Stored items:
File: config.mk
export PLATFORM = sky130hd
export DESIGN_NAME = mem_port_arbiter_flat
export DESIGN_NICKNAME = d
export VERILOG_FILES = /design/src/rtl/mem_port_arbiter_if.sv /design/src/rtl/mem_port_arbiter.sv /design/src/flat_wrapper.sv
export SDC_FILE = /design/constraint.sdc
export NUM_CORES = 1
export LEC_CHECK = 0
export ABC_AREA = 1
export CAP_MARGIN = 25
export CORE_MARGIN = 3
export CORE_UTILIZATION = 40
export DETAILED_ROUTE_END_ITERATION = 16
export PLACE_DENSITY_LB_ADDON = 0.12
export SKIP_CTS_REPAIR_TIMING = 1
export SYNTH_ARGS = -nofsm -noshare
export SYNTH_HDL_FRONTEND = slang
export SYNTH_SLANG_ARGS = --single-unit
File: constraint.sdc
create_clock -name clk -period 3.05 [get_ports clk]
set_input_delay 0.4575 -clock clk [delete_from_list [all_inputs] [get_ports clk]]
set_output_delay 0.4575 -clock clk [all_outputs]
set_load 0.02 [all_outputs]
--- src/rtl/input_capture_debouncer.sv ---
// Single-key debouncer: accepts a level change only after DEBOUNCE_CYCLES
// consecutive cycles of a differing synchronized sample.
module debouncer #(
  parameter int unsigned DEBOUNCE_CYCLES = 50000,
  parameter int unsigned CNT_W           = 16
) (
  input  logic clk,
  input  logic reset,
  input  logic sample,
  output logic stable,
  output logic rise
);

  localparam logic [CNT_W-1:0] LAST = CNT_W'(DEBOUNCE_CYCLES - 1);

  logic [CNT_W-1:0] r_cnt;
  logic             r_stable;
  logic             w_diff;
  logic             w_accept;

  assign w_diff   = sample ^ r_stable;
  assign w_accept = w_diff & (r_cnt == LAST);

  // Count consecutive differing samples; any agreeing sample restarts the count
  always_ff @(posedge clk or negedge reset) begin
    if (!reset) begin
      r_cnt    <= '0;
      r_stable <= 1'b0;
    end else if (!w_diff) begin
      r_cnt    <= '0;
    end else if (w_accept) begin
      r_stable <= sample;
      r_cnt    <= '0;
    end else begin
      r_cnt    <= r_cnt + 1'b1;
    end
  end

  assign stable = r_stable;
  // Combinational so the event flag sets on the same edge the stable level rises
  assign rise   = w_accept & sample;

endmodule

**Aim of the task**
Starting at the line that contains "sample ^ r_stable;", transcribe every line through the last line of the entries above, exactly, and nothing else.

**Answer to the problem**
  assign w_diff   = sample ^ r_stable;
  assign w_accept = w_diff & (r_cnt == LAST);

  // Count consecutive differing samples; any agreeing sample restarts the count
  always_ff @(posedge clk or negedge reset) begin
    if (!reset) begin
      r_cnt    <= '0;
      r_stable <= 1'b0;
    end else if (!w_diff) begin
      r_cnt    <= '0;
    end else if (w_accept) begin
      r_stable <= sample;
      r_cnt    <= '0;
    end else begin
      r_cnt    <= r_cnt + 1'b1;
    end
  end

  assign stable = r_stable;
  // Combinational so the event flag sets on the same edge the stable level rises
  assign rise   = w_accept & sample;

endmodule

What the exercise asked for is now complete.